Rotation change likely



Commissioner Bud Selig says alternating between leagues isn't important.
PITTSBURGH (AP) -- Baseball might abandon its long-standing policy of alternating All-Star sites between National League and American League cities and award the 2007 game to another NL city, commissioner Bud Selig said Tuesday.
Minutes after officially announcing Pittsburgh would host its second All-Star game in 12 years in 2006, Selig said he expects to reveal the 2007, 2008 and 2009 sites later this summer.
With San Francisco, Arizona, Cincinnati, Philadelphia and San Diego all playing in new or relatively new ballparks and St. Louis to follow in 2006, one NL city would have to wait until 2018 for an All-Star game should baseball stay with its traditional rotation.
By contrast, only the refurbished Anaheim Angels ballpark and Tropicana Field in St. Petersburg won't have been All-Star sites among the newer AL parks, once Detroit stages the 2005 game.
Changing times
"I don't believe that it [the rotation] is as important as it used to be," Selig said. "I think the important thing is to try to be fair. In a perfect world, you would alternate NL and AL, but it's more important to reward franchises, I think, that really need to have the game because of their venue. There are so many great new ballparks, and that's the nice part."
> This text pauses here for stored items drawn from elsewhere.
## src/gim_regs.vh

```
// register offsets, field positions and reset values of the global io and port interrupt mask bank
`ifndef GIM_REGS_VH
`define GIM_REGS_VH
`define GIM_ADDR_W 16
`define GIM_OFS_PORT_IRQ_MASK 16'h001c
`define GIM_OFS_SERIAL_IO 16'h0100
`define GIM_OFS_OUT_CLK 16'h0103
`define GIM_OFS_INBAND 16'h0104
`define GIM_OFS_PORT_IRQ_STAT 16'h0018
`define GIM_NPORT 7
`define GIM_RST_PORT_IRQ_MASK 7'h00
`define GIM_SIO_RSV_LSB 3
`define GIM_SIO_RSV_MSB 7
`define GIM_RST_SIO_RSV 5'h08
`define GIM_SIO_PRE_SUP 2
`define GIM_SIO_AUTO_EDGE 1
`define GIM_SIO_MAN_EDGE 0
`define GIM_RST_SIO 8'h42
`define GIM_OCK_RW_LSB 2
`define GIM_OCK_RW_MSB 4
`define GIM_OCK_EN 1
`define GIM_OCK_FREQ 0
`define GIM_RST_OCK 5'h02
`define GIM_RST_OCK_RSV 3'h0
`define GIM_RST_OCK_EN 1'b1
`define GIM_RST_OCK_FREQ 1'b0
`define GIM_IBM_EN 31
`define GIM_IBM_MAC_CHK 30
`define GIM_IBM_RESET 29
`define GIM_IBM_QUE_MSB 23
`define GIM_IBM_QUE_LSB 22
`define GIM_IBM_PORT_MSB 18
`define GIM_IBM_PORT_LSB 16
`define GIM_IBM_ETYPE_MSB 15
`define GIM_IBM_ETYPE_LSB 0
`define GIM_RST_IBM_QUE 2'h1
`define GIM_RST_IBM_PORT 3'h6
`define GIM_RST_IBM_ETYPE 16'h40fe
`define GIM_RST_IBM_EN 1'b0
`define GIM_RST_IBM_MAC_CHK 1'b0
`define GIM_RST_IBM_RESET 1'b0
`define GIM_IBM_PORT_RSV 3'h7
`endif

```

## src/gim_regbank.v

```verilog
// global io control and port interrupt mask register bank
// How it works
// - mask bits 6..0 block ports one to seven when one; reset zero
// - port status bits 6..0 read only, one while that port requests
// - preamble suppression bit lets miim answer commands lacking a preamble
// - auto edge set: rising edge at fast clock, falling below, manual ignored
// - auto edge clear: manual bit zero falling, one rising; reset zero
// - reference clock output enable resets one; freq bit 25 or 125 MHz
// - inband_mgmt enable read-write, reset value from port seven strap pin
// - mac check bit makes frames with foreign destination address discarded
// - writing one to bit 29 resets inband_mgmt machine then self-clears
// - bits 23:22 pick response priority queue, reset 01
// - bits 18:16 pick inband_mgmt port, 111 reserved, reset 110
// - bits 15:0 hold header ethertype, reset 40fe, rewritable
`timescale 1ns/100ps
`include "gim_regs.vh"
module gim_regbank (
  clk,
  rst_b,
  reg_addr,
  reg_wr,
  reg_rd,
  reg_wdata,
  reg_rdata,
  reg_rvalid,
  port_irq_stat,
  port7_rx_strap_pin,
  spi_clk_fast,
  irq_out,
  miim_pre_sup,
  spi_out_rise,
  ref_clock_out_en,
  ref_clock_out_125,
  inband_mgmt_en,
  inband_mgmt_mac_chk,
  inband_mgmt_reset,
  inband_mgmt_queue,
  inband_mgmt_port,
  inband_mgmt_port_ok,
  inband_mgmt_etype
);
  input wire clk;
  input wire rst_b;
  input wire [`GIM_ADDR_W-1:0] reg_addr;
  input wire reg_wr;
  input wire reg_rd;
  input wire [31:0] reg_wdata;
  output reg [31:0] reg_rdata;
  output reg reg_rvalid;
  input wire [`GIM_NPORT-1:0] port_irq_stat;
  input wire port7_rx_strap_pin;
  input wire spi_clk_fast;
  output reg irq_out;
  output reg miim_pre_sup;
  output reg spi_out_rise;
  output reg ref_clock_out_en;
  output reg ref_clock_out_125;
  output reg inband_mgmt_en;
  output reg inband_mgmt_mac_chk;
  output reg inband_mgmt_reset;
  output reg [1:0] inband_mgmt_queue;
  output reg [2:0] inband_mgmt_port;
  output reg inband_mgmt_port_ok;
  output reg [15:0] inband_mgmt_etype;

  // ****************************************
  // storage
  // ****************************************
  reg [`GIM_NPORT-1:0] mask_q;
  reg [`GIM_NPORT-1:0] mask_d;
  reg [7:0] sio_q;
  reg [7:0] sio_d;
  reg [2:0] ock_rsv_q;
  reg [2:0] ock_rsv_d;
  reg ock_en_q;
  reg ock_en_d;
  reg ock_freq_q;
  reg ock_freq_d;
  reg ibm_en_q;
  reg ibm_en_d;
  reg ibm_chk_q;
  reg ibm_chk_d;
  reg [1:0] ibm_que_q;
  reg [1:0] ibm_que_d;
  reg [2:0] ibm_port_q;
  reg [2:0] ibm_port_d;
  reg [15:0] ibm_etype_q;
  reg [15:0] ibm_etype_d;
  reg strap_taken_q;
  reg strap_taken_d;
  reg [31:0] rd_d;
  wire strap_val;
  wire strap_done;
  wire wr_mask;
  wire wr_sio;
  wire wr_ock;
  wire wr_ibm;
  wire stat_hit;

  // ****************************************
  // strap capture
  // ****************************************
  gim_strap u_strap (
    .clk(clk),
    .rst_b(rst_b),
    .strap_in(port7_rx_strap_pin),
    .strap_val(strap_val),
    .strap_done(strap_done)
  );

  // ****************************************
  // address decode
  // ****************************************
  function hit;
    input [`GIM_ADDR_W-1:0] a;
    input [`GIM_ADDR_W-1:0] ofs;
    begin
      hit = (a == ofs);
    end
  endfunction

  assign wr_mask = reg_wr && hit(reg_addr, `GIM_OFS_PORT_IRQ_MASK);
  assign wr_sio = reg_wr && hit(reg_addr, `GIM_OFS_SERIAL_IO);
  assign wr_ock = reg_wr && hit(reg_addr, `GIM_OFS_OUT_CLK);
  assign wr_ibm = reg_wr && hit(reg_addr, `GIM_OFS_INBAND);
  assign stat_hit = hit(reg_addr, `GIM_OFS_PORT_IRQ_STAT);

  // ****************************************
  // port interrupt mask
  // ****************************************
  always @* begin
    mask_d = mask_q;
    if (wr_mask) begin
      mask_d = reg_wdata[`GIM_NPORT-1:0];
    end
  end

  always @(posedge clk or negedge rst_b) begin
    if (!rst_b) begin
      mask_q <= `GIM_RST_PORT_IRQ_MASK;
    end else begin
      mask_q <= mask_d;
    end
  end

  // ****************************************
  // serial io control
  // ****************************************
  // reserved bits 7:3 are stored and read back as written
  always @* begin
    sio_d = sio_q;
    if (wr_sio) begin
      sio_d = reg_wdata[`GIM_SIO_RSV_MSB:`GIM_SIO_MAN_EDGE];
    end
  end

  always @(posedge clk or negedge rst_b) begin
    if (!rst_b) begin
      sio_q <= `GIM_RST_SIO;
    end else begin
      sio_q <= sio_d;
    end
  end

  // ****************************************
  // output clock control
  // ****************************************
  always @* begin
    ock_rsv_d = ock_rsv_q;
    ock_en_d = ock_en_q;
    ock_freq_d = ock_freq_q;
    if (wr_ock) begin
      ock_rsv_d = reg_wdata[`GIM_OCK_RW_MSB:`GIM_OCK_RW_LSB];
      ock_en_d = reg_wdata[`GIM_OCK_EN];
      ock_freq_d = reg_wdata[`GIM_OCK_FREQ];
    end
  end

  always @(posedge clk or negedge rst_b) begin
    if (!rst_b) begin
      ock_rsv_q <= `GIM_RST_OCK_RSV;
      ock_en_q <= `GIM_RST_OCK_EN;
      ock_freq_q <= `GIM_RST_OCK_FREQ;
    end else begin
      ock_rsv_q <= ock_rsv_d;
      ock_en_q <= ock_en_d;
      ock_freq_q <= ock_freq_d;
    end
  end

  // ****************************************
  // inband_mgmt control
  // ****************************************
  // strap level is loaded once; a register write in that same cycle wins
  always @* begin
    strap_taken_d = strap_taken_q;
    ibm_en_d = ibm_en_q;
    ibm_chk_d = ibm_chk_q;
    ibm_que_d = ibm_que_q;
    ibm_port_d = ibm_port_q;
    ibm_etype_d = ibm_etype_q;
    if (strap_done && !strap_taken_q) begin
      strap_taken_d = 1'b1;
      ibm_en_d = strap_val;
    end
    if (wr_ibm) begin
      ibm_en_d = reg_wdata[`GIM_IBM_EN];
      ibm_chk_d = reg_wdata[`GIM_IBM_MAC_CHK];
      ibm_que_d = reg_wdata[`GIM_IBM_QUE_MSB:`GIM_IBM_QUE_LSB];
      ibm_port_d = reg_wdata[`GIM_IBM_PORT_MSB:`GIM_IBM_PORT_LSB];
      ibm_etype_d = reg_wdata[`GIM_IBM_ETYPE_MSB:`GIM_IBM_ETYPE_LSB];
    end
  end

  always @(posedge clk or negedge rst_b) begin
    if (!rst_b) begin
      strap_taken_q <= 1'b0;
      ibm_en_q <= `GIM_RST_IBM_EN;
      ibm_chk_q <= `GIM_RST_IBM_MAC_CHK;
      ibm_que_q <= `GIM_RST_IBM_QUE;
      ibm_port_q <= `GIM_RST_IBM_PORT;
      ibm_etype_q <= `GIM_RST_IBM_ETYPE;
    end else begin
      strap_taken_q <= strap_taken_d;
      ibm_en_q <= ibm_en_d;
      ibm_chk_q <= ibm_chk_d;
      ibm_que_q <= ibm_que_d;
      ibm_port_q <= ibm_port_d;
      ibm_etype_q <= ibm_etype_d;
    end
  end

  // ****************************************
  // read back
  // ****************************************
  always @* begin
    rd_d = 32'h0;
    if (stat_hit) begin
      rd_d[`GIM_NPORT-1:0] = port_irq_stat;
    end else if (hit(reg_addr, `GIM_OFS_PORT_IRQ_MASK)) begin
      rd_d[`GIM_NPORT-1:0] = mask_q;
    end else if (hit(reg_addr, `GIM_OFS_SERIAL_IO)) begin
      rd_d[`GIM_SIO_RSV_MSB:`GIM_SIO_MAN_EDGE] = sio_q;
    end else if (hit(reg_addr, `GIM_OFS_OUT_CLK)) begin
      rd_d[`GIM_OCK_RW_MSB:`GIM_OCK_FREQ] = {ock_rsv_q, ock_en_q, ock_freq_q};
    end else if (hit(reg_addr, `GIM_OFS_INBAND)) begin
      rd_d[`GIM_IBM_EN] = ibm_en_q;
      rd_d[`GIM_IBM_MAC_CHK] = ibm_chk_q;
      rd_d[`GIM_IBM_RESET] = inband_mgmt_reset;
      rd_d[`GIM_IBM_QUE_MSB:`GIM_IBM_QUE_LSB] = ibm_que_q;
      rd_d[`GIM_IBM_PORT_MSB:`GIM_IBM_PORT_LSB] = ibm_port_q;
      rd_d[`GIM_IBM_ETYPE_MSB:`GIM_IBM_ETYPE_LSB] = ibm_etype_q;
    end
  end

  always @(posedge clk or negedge rst_b) begin
    if (!rst_b) begin
      reg_rdata <= 32'h0;
      reg_rvalid <= 1'b0;
    end else begin
      reg_rvalid <= reg_rd;
      if (reg_rd) begin
        reg_rdata <= rd_d;
      end
    end
  end

  // ****************************************
  // combined port interrupt
  // ****************************************
  // a port passes only while its mask bit is zero
  always @(posedge clk or negedge rst_b) begin
    if (!rst_b) begin
      irq_out <= 1'b0;
    end else begin
      irq_out <= |(port_irq_stat & ~mask_q);
    end
  end

  // ****************************************
  // serial io outputs
  // ****************************************
  // with automatic selection the manual bit is ignored
  always @(posedge clk or negedge rst_b) begin
    if (!rst_b) begin
      miim_pre_sup <= 1'b0;
      spi_out_rise <= 1'b0;
    end else begin
      miim_pre_sup <= sio_q[`GIM_SIO_PRE_SUP];
      spi_out_rise <= sio_q[`GIM_SIO_AUTO_EDGE] ? spi_clk_fast : sio_q[`GIM_SIO_MAN_EDGE];
    end
  end

  // ****************************************
  // reference clock outputs
  // ****************************************
  always @(posedge clk or negedge rst_b) begin
    if (!rst_b) begin
      ref_clock_out_en <= `GIM_RST_OCK_EN;
      ref_clock_out_125 <= `GIM_RST_OCK_FREQ;
    end else begin
      ref_clock_out_en <= ock_en_q;
      ref_clock_out_125 <= ock_freq_q;
    end
  end

  // ****************************************
  // inband_mgmt outputs
  // ****************************************
  // reinit is a one-cycle pulse; code 111 names no port and is flagged
  always @(posedge clk or negedge rst_b) begin
    if (!rst_b) begin
      inband_mgmt_en <= `GIM_RST_IBM_EN;
      inband_mgmt_mac_chk <= `GIM_RST_IBM_MAC_CHK;
      inband_mgmt_reset <= `GIM_RST_IBM_RESET;
      inband_mgmt_queue <= `GIM_RST_IBM_QUE;
      inband_mgmt_port <= `GIM_RST_IBM_PORT;
      inband_mgmt_port_ok <= 1'b1;
      inband_mgmt_etype <= `GIM_RST_IBM_ETYPE;
    end else begin
      inband_mgmt_en <= ibm_en_q;
      inband_mgmt_mac_chk <= ibm_chk_q;
      inband_mgmt_reset <= wr_ibm && reg_wdata[`GIM_IBM_RESET];
      inband_mgmt_queue <= ibm_que_q;
      inband_mgmt_port <= ibm_port_q;
      inband_mgmt_port_ok <= (ibm_port_q != `GIM_IBM_PORT_RSV);
      inband_mgmt_etype <= ibm_etype_q;
    end
  end
endmodule

```

## src/gim_strap.v

```verilog
// strap capture: samples the port seven strap pin once after reset release
`timescale 1ns/100ps
module gim_strap (
  clk,
  rst_b,
  strap_in,
  strap_val,
  strap_done
);
  input wire clk;
  input wire rst_b;
  input wire strap_in;
  output reg strap_val;
  output reg strap_done;

  // first clock after release takes the pin level and then holds it
  always @(posedge clk or negedge rst_b) begin
    if (!rst_b) begin
      strap_val <= 1'b0;
      strap_done <= 1'b0;
    end else if (!strap_done) begin
      strap_val <= strap_in;
      strap_done <= 1'b1;
    end
  end
endmodule

```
The hard part, he said, it deciding which cities must wait, especially when teams such as Kansas City already have waited more than 30 years for a game.
"What I'd like do even during the course of this summer is to at least award the games for 2007, 2008 and 2009 so they have enough time to get to work on it," Selig said. "There are a lot of cities that have new ballparks and have an intense desire to have an All-Star game. I'll just have to be as fair as possible."
Phoenix and San Francisco also wanted the 2006 game, which was awarded to Pittsburgh partly to pump up the Pirates' slumping attendance. Their average crowd has dropped by 10,000 per game since PNC Park opened in 2001, even though the riverfront ballpark is widely regarded as one of baseball's best venues.
Pirates managing general partner Kevin McClatchy was "relentless" in pursuing the game, Selig said, sometimes to the point of being overly intense.
"I made the decision, and I meant what I said that the competition was incredible and there will be a lot of disappointed people," Selig said. "I have to try to be fair. I understand they had a game 12 years ago, but they met all the criteria other than that. They have a gorgeous ballpark ... and Kevin McClatchy was about as tenacious as you can get."
Ticket demand
With 38,496 seats, PNC Park is the majors' second smallest ballpark to Boston's Fenway Park, and the Pirates hope the demand for All-Star tickets will be so great that season ticket sales will increase dramatically starting next year.
"Why did we get the 2006 All-Star game? Because we have the best ballpark in America," McClatchy said.
Selig downplayed the helping-hand theory, emphasizing Pittsburgh got the game because it put on an excellent All-Star show in 1994 -- when the NL won 8-7 in 10 innings -- and will do so again in 2006.
The city's compact downtown means the players, support staff, baseball executives and sponsors can be housed in downtown hotels, within walking distance of the ballpark.
"It [the 12-year lapse] was something that gave me pause because I do have a raft of cities that we're trying to figure out how to give All-Star games but, given PNC Park and given everything else, I just felt it was the right thing to do," Selig said. "It had nothing to do with charity. If PNC Park didn't exist, I wouldn't be here today."